If the Duke was not modest he was at least not boring, a man accustomed to command, although more celebrated for his patriotic bravery and the huge army he brought into the field from his own resources than for astute military strategy. His conversation revolved about the war and the accumulation of land and plunder; he shrugged at her questions about the Moors as people
because he cared little about them, they were merely the enemy.
But she was not altogether naive. She realized if her polite reception of his campaign tales pleased him, her person pleased him even more. The bulbous eyes rarely left her face, he licked his smiling lips often as if in anticipation and held her hand overlong as he kissed it. He constantly touched her arm or her shoulder to emphasize a point. He had, not unreasonably, a proprietary feeling toward her, and although he battled with outrage and shame over his impotence, he was still a man with a man's desires. She often felt, under the restrained hunger of his gaze, like a forbidden sweetmeat on a plate.
Dolores was well aware of what guaranteed her safety from more vigorous advances on his part. It was her land. He wanted her, but he wanted Torrejoncillo more, before she could marry and perhaps put it forever from his reach. He had a clever method of finally levering it from her, she acknowledged ruefully, as the specter of the debit figures rose before her eyes. But he preferred to treat her most respectfully at the moment so she would entertain no other buyers.
Dolores had wanted so much to tell all this to that dimwitted Francisco de Mendoza, to tell him that she was guilty only of greed and not of whorishness, that she had never given herself to the Duke or to anyone but him, anyone. But the lout had refused to hear, he preferred to think ill of her. And his heart was elsewhere. Angrily she pulled away a yellowed leaf from the vine climbing her tiled balcony. To him, His Excellence with the real pedigree, she would never be anything more than a masquerading guttersnipe.

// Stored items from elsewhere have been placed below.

### src/rtl/alu_issue_pkg.sv
// Shared definitions for the ALU issue controller: opcodes, FSM encoding,
// instruction field layout and default widths.
package alu_issue_pkg;

  localparam int DEF_DATA_W = 4;
  localparam int DEF_ADDR_W = 2;

  // Instruction layout: {op[8:6], dst[5:4], src1[3:2], src2[1:0]}
  localparam int INSTR_W  = 9;
  localparam int OP_W     = 3;
  localparam int OP_LSB   = 6;
  localparam int DST_LSB  = 4;
  localparam int SRC1_LSB = 2;
  localparam int SRC2_LSB = 0;

  localparam logic [OP_W-1:0] OP_SUB = 3'b000;
  localparam logic [OP_W-1:0] OP_ADD = 3'b001;
  localparam logic [OP_W-1:0] OP_OR  = 3'b010;
  localparam logic [OP_W-1:0] OP_AND = 3'b011;
  localparam logic [OP_W-1:0] OP_SRA = 3'b100;
  localparam logic [OP_W-1:0] OP_ROL = 3'b101;
  localparam logic [OP_W-1:0] OP_LT  = 3'b110;
  localparam logic [OP_W-1:0] OP_EQ  = 3'b111;

  typedef enum logic [1:0] {
    S_IDLE = 2'd0,
    S_EXEC = 2'd1,
    S_WB   = 2'd2
  } state_t;

endpackage
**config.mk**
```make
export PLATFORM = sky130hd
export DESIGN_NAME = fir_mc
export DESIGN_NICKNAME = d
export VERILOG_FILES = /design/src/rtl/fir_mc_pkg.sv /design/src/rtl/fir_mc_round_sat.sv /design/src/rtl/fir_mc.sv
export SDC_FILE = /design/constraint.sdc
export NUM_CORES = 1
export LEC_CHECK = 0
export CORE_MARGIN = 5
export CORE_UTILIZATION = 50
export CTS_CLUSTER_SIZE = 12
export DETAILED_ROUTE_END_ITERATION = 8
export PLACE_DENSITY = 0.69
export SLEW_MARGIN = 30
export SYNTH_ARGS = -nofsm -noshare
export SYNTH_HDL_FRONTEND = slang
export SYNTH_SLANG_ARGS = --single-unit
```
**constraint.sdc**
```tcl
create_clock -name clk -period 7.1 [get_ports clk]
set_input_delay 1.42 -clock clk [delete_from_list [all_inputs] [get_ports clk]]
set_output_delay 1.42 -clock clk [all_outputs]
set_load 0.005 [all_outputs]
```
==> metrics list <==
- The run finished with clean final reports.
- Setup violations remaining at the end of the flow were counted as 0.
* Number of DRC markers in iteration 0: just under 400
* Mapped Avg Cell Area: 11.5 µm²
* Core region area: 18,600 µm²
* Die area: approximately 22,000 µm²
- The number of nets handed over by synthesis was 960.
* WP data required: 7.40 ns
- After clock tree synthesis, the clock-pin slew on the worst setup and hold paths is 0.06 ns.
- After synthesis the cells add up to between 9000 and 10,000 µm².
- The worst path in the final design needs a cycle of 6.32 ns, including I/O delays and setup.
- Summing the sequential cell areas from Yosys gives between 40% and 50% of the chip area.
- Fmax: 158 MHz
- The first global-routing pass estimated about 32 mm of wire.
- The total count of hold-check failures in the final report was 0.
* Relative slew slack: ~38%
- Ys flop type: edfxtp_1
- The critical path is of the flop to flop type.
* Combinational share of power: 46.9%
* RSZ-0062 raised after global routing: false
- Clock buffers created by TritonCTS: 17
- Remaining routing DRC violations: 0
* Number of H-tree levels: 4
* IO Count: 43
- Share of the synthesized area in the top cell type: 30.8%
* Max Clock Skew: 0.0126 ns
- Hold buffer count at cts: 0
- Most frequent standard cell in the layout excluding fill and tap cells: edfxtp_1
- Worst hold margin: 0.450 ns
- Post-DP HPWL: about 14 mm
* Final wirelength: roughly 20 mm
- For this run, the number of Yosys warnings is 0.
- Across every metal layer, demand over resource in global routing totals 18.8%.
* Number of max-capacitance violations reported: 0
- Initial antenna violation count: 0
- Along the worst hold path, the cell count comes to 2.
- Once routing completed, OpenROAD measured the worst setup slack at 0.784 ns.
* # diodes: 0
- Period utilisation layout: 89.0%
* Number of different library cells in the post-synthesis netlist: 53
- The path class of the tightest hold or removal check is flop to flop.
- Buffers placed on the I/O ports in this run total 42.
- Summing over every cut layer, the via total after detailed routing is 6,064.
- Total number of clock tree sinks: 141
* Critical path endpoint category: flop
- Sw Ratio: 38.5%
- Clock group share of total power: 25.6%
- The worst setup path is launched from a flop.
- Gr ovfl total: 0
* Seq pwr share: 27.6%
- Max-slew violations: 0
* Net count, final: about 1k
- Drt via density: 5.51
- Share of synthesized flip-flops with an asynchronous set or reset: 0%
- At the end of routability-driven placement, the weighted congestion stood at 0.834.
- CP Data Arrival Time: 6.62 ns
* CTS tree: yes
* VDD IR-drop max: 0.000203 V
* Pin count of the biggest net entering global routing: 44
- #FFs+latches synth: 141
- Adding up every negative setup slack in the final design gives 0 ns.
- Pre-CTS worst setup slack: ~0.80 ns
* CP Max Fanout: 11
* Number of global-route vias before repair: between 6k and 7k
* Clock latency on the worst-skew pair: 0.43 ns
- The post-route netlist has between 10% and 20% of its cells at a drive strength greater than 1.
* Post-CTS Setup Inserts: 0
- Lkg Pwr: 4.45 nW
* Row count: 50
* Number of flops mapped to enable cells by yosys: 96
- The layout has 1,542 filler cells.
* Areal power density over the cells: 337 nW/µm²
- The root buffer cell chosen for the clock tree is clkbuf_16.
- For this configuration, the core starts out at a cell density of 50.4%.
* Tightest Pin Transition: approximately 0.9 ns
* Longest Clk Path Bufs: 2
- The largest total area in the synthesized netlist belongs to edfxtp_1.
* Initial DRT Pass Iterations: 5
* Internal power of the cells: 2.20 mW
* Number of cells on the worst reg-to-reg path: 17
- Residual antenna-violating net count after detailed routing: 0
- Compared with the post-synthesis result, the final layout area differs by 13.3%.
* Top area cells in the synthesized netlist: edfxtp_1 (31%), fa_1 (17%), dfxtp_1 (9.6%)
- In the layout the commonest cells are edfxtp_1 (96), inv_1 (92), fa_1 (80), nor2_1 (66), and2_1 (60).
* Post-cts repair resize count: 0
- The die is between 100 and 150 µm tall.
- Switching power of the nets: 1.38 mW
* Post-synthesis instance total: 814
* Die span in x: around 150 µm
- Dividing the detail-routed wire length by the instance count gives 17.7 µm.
[src/rtl/vote_collector.sv]
// Voting front end: synchronises and debounces three voter keys, then latches
// each voter's first press during a fixed window started by start.
module vote_collector #(
  parameter int DEBOUNCE_CYCLES = 4,
  parameter int WINDOW_CYCLES   = 16,
  localparam int RW             = $clog2(WINDOW_CYCLES + 1)
) (
  input  logic          clk,
  input  logic          rst,
  input  logic          start,
  input  logic [2:0]    key,
  output logic [2:0]    votes,
  output logic          votes_valid,
  output logic          voting,
  output logic [RW-1:0] remaining
);

  localparam int CW = $clog2(DEBOUNCE_CYCLES + 1);
  localparam logic [CW-1:0] DB_LAST  = CW'(DEBOUNCE_CYCLES - 1);
  localparam logic [RW-1:0] WIN_LOAD = RW'(WINDOW_CYCLES);

  typedef enum logic [1:0] {
    IDLE   = 2'd0,
    VOTING = 2'd1,
    DONE   = 2'd2
  } state_t;

  state_t        state;
  state_t        state_nx;
  logic [2:0]    sync1;
  logic [2:0]    ks;
  logic [2:0]    db;
  logic [2:0]    db_d;
  logic [CW-1:0] cnt [3];
  logic [2:0]    press;
  logic [2:0]    votes_nx;
  logic [RW-1:0] remaining_nx;

  // Two-flop synchroniser and per-channel debounce; db only toggles after
  // ks has disagreed with it for DEBOUNCE_CYCLES consecutive cycles.
  always_ff @(posedge clk) begin
    if (rst) begin
      sync1 <= 3'b000;
      ks    <= 3'b000;
      db    <= 3'b000;
      db_d  <= 3'b000;
      for (int i = 0; i < 3; i++) begin
        cnt[i] <= {CW{1'b0}};
      end
    end else begin
      sync1 <= key;
      ks    <= sync1;
      db_d  <= db;
      for (int i = 0; i < 3; i++) begin
        if (ks[i] == db[i]) begin
          cnt[i] <= {CW{1'b0}};
        end else if (cnt[i] == DB_LAST) begin
          cnt[i] <= {CW{1'b0}};
          db[i]  <= ~db[i];
        end else begin
          cnt[i] <= cnt[i] + CW'(1);
        end
      end
    end
  end

  assign press = db & ~db_d;

  // State, vote and window-counter registers.
  always_ff @(posedge clk) begin
    if (rst) begin
      state     <= IDLE;
      votes     <= 3'b000;
      remaining <= {RW{1'b0}};
    end else begin
      state     <= state_nx;
      votes     <= votes_nx;
      remaining <= remaining_nx;
    end
  end

  // Next-state logic; a press on the closing edge is still merged into votes.
  always_comb begin
    state_nx     = state;
    votes_nx     = votes;
    remaining_nx = remaining;
    case (state)
      IDLE, DONE: begin
        if (start) begin
          state_nx     = VOTING;
          votes_nx     = 3'b000;
          remaining_nx = WIN_LOAD;
        end else begin
          state_nx = state;
        end
      end
      VOTING: begin
        votes_nx = votes | press;
        if ((remaining == RW'(1)) || ((votes | press) == 3'b111)) begin
          state_nx     = DONE;
          remaining_nx = {RW{1'b0}};
        end else begin
          remaining_nx = remaining - RW'(1);
        end
      end
      default: begin
        state_nx     = IDLE;
        votes_nx     = 3'b000;
        remaining_nx = {RW{1'b0}};
      end
    endcase
  end

  assign voting      = (state == VOTING);
  assign votes_valid = (state == DONE);

endmodule

[config.mk]
export PLATFORM = sky130hd
export DESIGN_NAME = vote_collector
export DESIGN_NICKNAME = d
export VERILOG_FILES = /design/src/rtl/vote_collector.sv
export SDC_FILE = /design/constraint.sdc
export NUM_CORES = 1
export LEC_CHECK = 0
export ABC_CLOCK_PERIOD_IN_PS = 1890
export CORE_UTILIZATION = 53
export DETAILED_ROUTE_END_ITERATION = 10
export PLACE_DENSITY = 0.85
export SLEW_MARGIN = 15
export SYNTH_ARGS = -nofsm -noshare
export SYNTH_HDL_FRONTEND = slang
export SYNTH_SLANG_ARGS = --single-unit
export TNS_END_PERCENT = 10
[constraint.sdc]
create_clock -name clk -period 1.89 [get_ports clk]
set_input_delay 0.567 -clock clk [delete_from_list [all_inputs] [get_ports clk]]
set_output_delay 0.567 -clock clk [all_outputs]
set_load 0.1 [all_outputs]
# Yosys cells after proc, flatten, opt, wreduce, memory -nomap -nowiden
# Memories as Yosys holds them, arrays and structs flattened.
# Index checks and enable logic that the tools add are counted.
# W data, S select, Z words.
# word_totals
n_memories	1
latch_bits	0
mem_bits_rw	9
out_inout_bits	10
rom_bits	0
reg_bits	22
# mem_list
name	words	word_bits	rd	rd_clocked_by_memory_dff	write_ports	line	source
cnt	3	3	3	0	3	34	logic [CW-1:0] cnt [3];
# classes
n_mul	0
n_reduce_logical	7
n_lt_le_gt_ge	0
add_sub_neg	4
shift	0
n_eq_ne	12
muxes	52
n_bitwise	18
n_div	0
# op_table
op	count
$mux W1	35
$mux W3	10
$mux W5	2
$pmux W5 S2	1
$add A3 B1 Y3 const B	3
$eq A3 B2 Y1 const B	3
$or A1 B1 Y1	9
$reduce_and A2 Y1	4
$not A1 Y1	6
$pmux W3 S2	1
$eq A5 B1 Y1 const B	1
$sub A5 B1 Y5 const B	1
$mux W2	2
$pmux W2 S2	1
$and A3 B3 Y3	1
$eq A1 B1 Y1	3
$eq A3 B3 Y1 const B	1
$not A3 Y3	1
$or A3 B3 Y3	1
$eq A2 B1 Y1 const B	1
$eq A2 B2 Y1 const B	1
$logic_not A2 Y1	1
$ne A2 B1 Y1 const B	1
$ne A2 B2 Y1 const B	1
2 further kinds	2

# Longest topological paths before layout
# depth
ltp_word	7
mapped_depth	6
depth_no_buf	6

# Worst setup path before layout
# OpenSTA, ideal clock, no wires.
# synth_timing
kind	register to register
from	register remaining[0]
to	register remaining[4]
setup_slack_ps	-490
stages_incl_launch_ff	7
arrival_ps	2287
setup_ps	93
period_less_slack_ps	2380
cell_sequence	dfxtp_1 > inv_1 > ha_1 > nor3b_2 > xnor2_1 > or4_1 > o32ai_1
# synth_between
elab_chain_cells	4
# synth_lines
element	line	source
from (decl)	15	output logic [RW-1:0] remaining
from (signal assigned)	74	remaining <= {RW{1'b0}};
from (signal assigned)	78	remaining <= remaining_nx;
branches (longest 2 deep; another with $sub A5 B1 Y5)	n/a	
$mux W5 *	99	if ((remaining == RW'(1)) || ((votes | press) == 3'b111)) begin
$pmux W5 S2 *	87	case (state)
# Mark *: on every way between the ends.
# A chain may end at the register's enable or synchronous reset.

# Worst setup path after layout
# layout_timing
from	register state[0]
to	output port voting
# layout_between
elab_chain_cells	1
# layout_lines
element	line	source
from (decl)	28	state_t state;
from (signal assigned)	76	state <= state_nx;
$eq A2 B1 Y1	114	assign voting = (state == VOTING);
to (decl)	14	output logic voting,
# No other way between the ends.

==> flow_metrics.py <==
metrics = {
    "routing": {
        "ant_nets": 0,
        "drc": 0,
        "wl_per_cell_um": 12.5,
        "wl_um": 2330,
        "drtIter0Drc": 23,
        "dr.pass1.iters": 4,
        "dr_total_vias": 934,
        "viasPerCell": 5.02,
    },
    "sta": {
        "max_clock_freq_ghz": 0.550,
        "rsz0062_at_grt": "false",
        "slew_violations": 0,
        "hold_viol_final": 0,
        "fin_crit_ns": 1.82,
        "finalCritPeriodShare": 0.962,
        "max_slew.worst_pin.slew_ns": 0.598,
        "setup_violations": 0,
        "finalClockSkew_ns": 0.00800,
        "worst_slew_margin_rel": 0.602,
    },
    "floorplanning": {
        "die_h_um": 51.5,
        "dieWidth_um": 51.5,
        "ios": 16,
        "placeableCoreArea_um2": 2250,
        "rows": 17,
        "fp.dieArea_um2": 2650,
        "start_util": 0.577,
    },
    "pwr": {
        "power.leakage_uw": 0.000711,
        "vdd_ir_drop_max_uv": 844,
        "power_density_nw_per_um2": 891,
    },
    "logic_synthesis": {
        "synth_xor_xnor_area_share": 0.0472,
        "yosys-top-cells-count": "dfxtp_1, nor2_1, inv_1, nor2b_1, edfxtp_1",
        "async_flop_share": 0,
        "synthesis.area_um2": 1300,
        "synthMostInstantiatedCell": "dfxtp_1",
        "synth.distinct_cells": 29,
        "yosysSeqAreaShare": 0.547,
        "synthSimpleGateAreaFrac": 0.186,
        "synth.area.top_cells": "dfxtp_1, edfxtp_1, ha_1",
        "syn_avg_cell_area_um2": 10.7,
        "synth.top_cell.area_share": 0.339,
        "ys_ff_latch": 31,
        "synth-edff-count": 9,
        "synthCells": 122,
        "synthMuxAreaShare": 0.0231,
        "synth_ff_type": "dfxtp_1",
        "ys.warnings.count": 0,
        "synth_compound_area_frac": 0.0741,
        "synth_top_family_by_area": "simple AND/OR/NAND/NOR gates",
        "synth_top_cell_by_area": "dfxtp_1",
        "synthAdderAreaFrac": 0.0770,
    },
    "worst_setup_path": {
        "cp_data_arrival_time_ns": 1.25,
        "cp-end-kind": "output pin",
        "r2r_start": "remaining[0]",
        "ff2ff_path_depth": 6,
        "worstPathRequired_ns": 1.32,
        "r2r_slack_ns": 0.22,
        "endpoint": "voting",
        "critPathLaunchType": "flop",
        "crit_type": "flop to output pin",
        "crit_start": "state[0]",
        "critPathMaxFanout": 7,
        "crit_path_cell_trace": "nand2b_4, inv_1, buf_12",
        "max_stage_delay_ns": 0.49,
        "slowest_stage": "dfxtp_1",
        "r2r_end": "remaining[4]",
    },
    "clock_tree": {
        "cts_resized": 1,
        "cts_setup_buffers": 0,
        "path_clk_slew_ns": 0.10,
        "cts_buffer_depth": 2,
        "cts-buffers-inserted": 5,
        "cts_sinks": 31,
        "clock_latency_ns": 0.33,
        "root_buffer": "clkbuf_4",
        "cts_tree": "built",
        "htree_num_levels": 2,
        "cts_hold_buf": 0,
    },
    "status": {
        "status": "finished, final reports clean",
    },
    "layout": {
        "drive_above_1_share": 0.190,
        "final_core_util": 0.768,
        "layout.cells.non_filler": 186,
        "antenna_cells": 0,
        "area_growth_pct": 33.2,
        "final_nets": 171,
    },
    "placement": {
        "place_congestion": 0.769,
        "port_buffers": 15,
        "dp.cells": 178,
        "dp.final_hpwl_um": 1810,
    },
    "global_routing": {
        "grt_usage": 0.211,
        "antenna_found_initial": 0,
        "globalRouteOverflowTotal": 0,
        "grt_pass1_wl_um": 3950,
        "grt_pass1_vias": 946,
        "grt_max_degree": 11,
    },
    "flow_run": {
        "maxCapViolCount": 0,
    },
    "min_path": {
        "hold_path.class": "flop to flop",
    },
}
==> how the worst min path moves through the flow <==
stage / end / depth (start not counted) / slack (ns) / start
detailed placement: ks[0] / 1 / 0.43 / sync1[0]
floorplan: ks[0] / 1 / 0.41 / sync1[0]
global route: ks[0] / 1 / 0.46 / sync1[0]
finish: ks[0] / 1 / 0.44 / sync1[0]
CTS: ks[0] / 1 / 0.45 / sync1[0]
global placement: ks[0] / 1 / 0.42 / sync1[0]
==> cells by family (layout without fill, tap and decap cells) <==
group                      count (synthesis)  in the layout
buffers and inverters                     15             43
adders and majority gates                  8              8
muxes                                      3              3
other                                      1              9
AOI/OAI and AO/OA                         11             11
DFF                                       31             31
and+or+nand+nor                           46             46
xor gates and xnor gates                   7              7
==> worst max-delay path, delay by kind of cell (launching register included) <==
family | cells | cell delay, ns
simple gates | 1 | 0.12
flops | 1 | 0.49
buf+inv | 2 | 0.31
==> layout by cell type (no fill, tap or decap), types with 2 or more instances in the layout <==
| cell | n |
|---|---|
| clkdlybuf4s50_1 | 5 |
| a2bb2oi_1 | 3 |
| dfxtp_1 | 20 |
| or3_1 | 3 |
| nor2b_1 | 9 |
| ha_1 | 8 |
| clkbuf_4 | 5 |
| dfxtp_2 | 2 |
| buf_4 | 7 |
| nand2_1 | 3 |
| conb_1 | 9 |
| edfxtp_1 | 9 |
| mux2i_1 | 3 |
| buf_12 | 10 |
| xnor2_1 | 6 |
| inv_1 | 13 |
| nor3_1 | 3 |
| nor2_1 | 18 |
| nand2b_1 | 3 |
==> where the power goes <==
part           internal (uW)  leakage, uW  total (uW)  switching (uW)
clock network            178    0.0000329         397             219
registers                719     0.000273         761            42.1
logic                    160     0.000404         385             225
==> state kept, by name, indices dropped and copies added, names as in the netlist <==
name and count:
remaining 5, state 2, sync1 3, ks 3, cnt 9, db_d 3, db 3, votes 3
==> area by class of cell <==
class / instances / area, um^2
Clock buffer: 7 / 55.1
Clock inverter: 1 / 3.75
Fill cell: 149 / 523
Inverter: 13 / 48.8
Multi-Input combinational cell: 84 / 573
Sequential cell: 31 / 713
Tap cell: 28 / 35.0
Timing Repair Buffer: 22 / 303
==> layer usage <==
| layer | vias up | global-route usage | wire (um) |
|---|---|---|---|
| met1 | 437 | 0.220 | 991 |
| met3 | 3 | 0.0877 | 113 |
| met5 | - | 0 | 0 |
| met2 | 22 | 0.374 | 1200 |
| li1 | 472 | - | - |
| met4 | 0 | 0.0811 | 30 |
==> stage by stage <==
step,power (uW),cell area (um^2),TNS (ns),hold WS [ns],worst slack [ns]
floorplan,1010,1340,-0.375,0.414,-0.129
global placement,1140,1670,-0.00482,0.420,-0.00482
detailed placement,1160,1670,-0.0930,0.427,-0.0554
CTS,1560,1730,0,0.450,0.0694
global route,1600,1730,0,0.457,0.00677
finish,1540,1730,0,0.443,0.0711
No activity file was read; power rests on OpenSTA's default activity.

Her mind drifted back to Baza after that wild and painful ride from the Moors. Francho had visited her that same night after the Spanish forces had routed the marauders, striding into her chamber escorted by Pulgar and de la Cueva. She was reclining in her bed upon a great heap of pillows, fussed over by Engracia and some of the Queen's ladies, including Doña Luisa, who immediately commenced coquetting mercilessly with the bashful Pulgar. Francho's intention to keep people between them was hardly necessary that night since her ribs were bound up so tight she could barely breathe and only lying very still eased her, along with the potion she had been given that made her lightheaded. She was pleased, anyhow, to note the troubled concern behind his blue gaze as his eyes swept her buffeted face and the bulk of bindings about her middle, which her smocklike gown did not hide.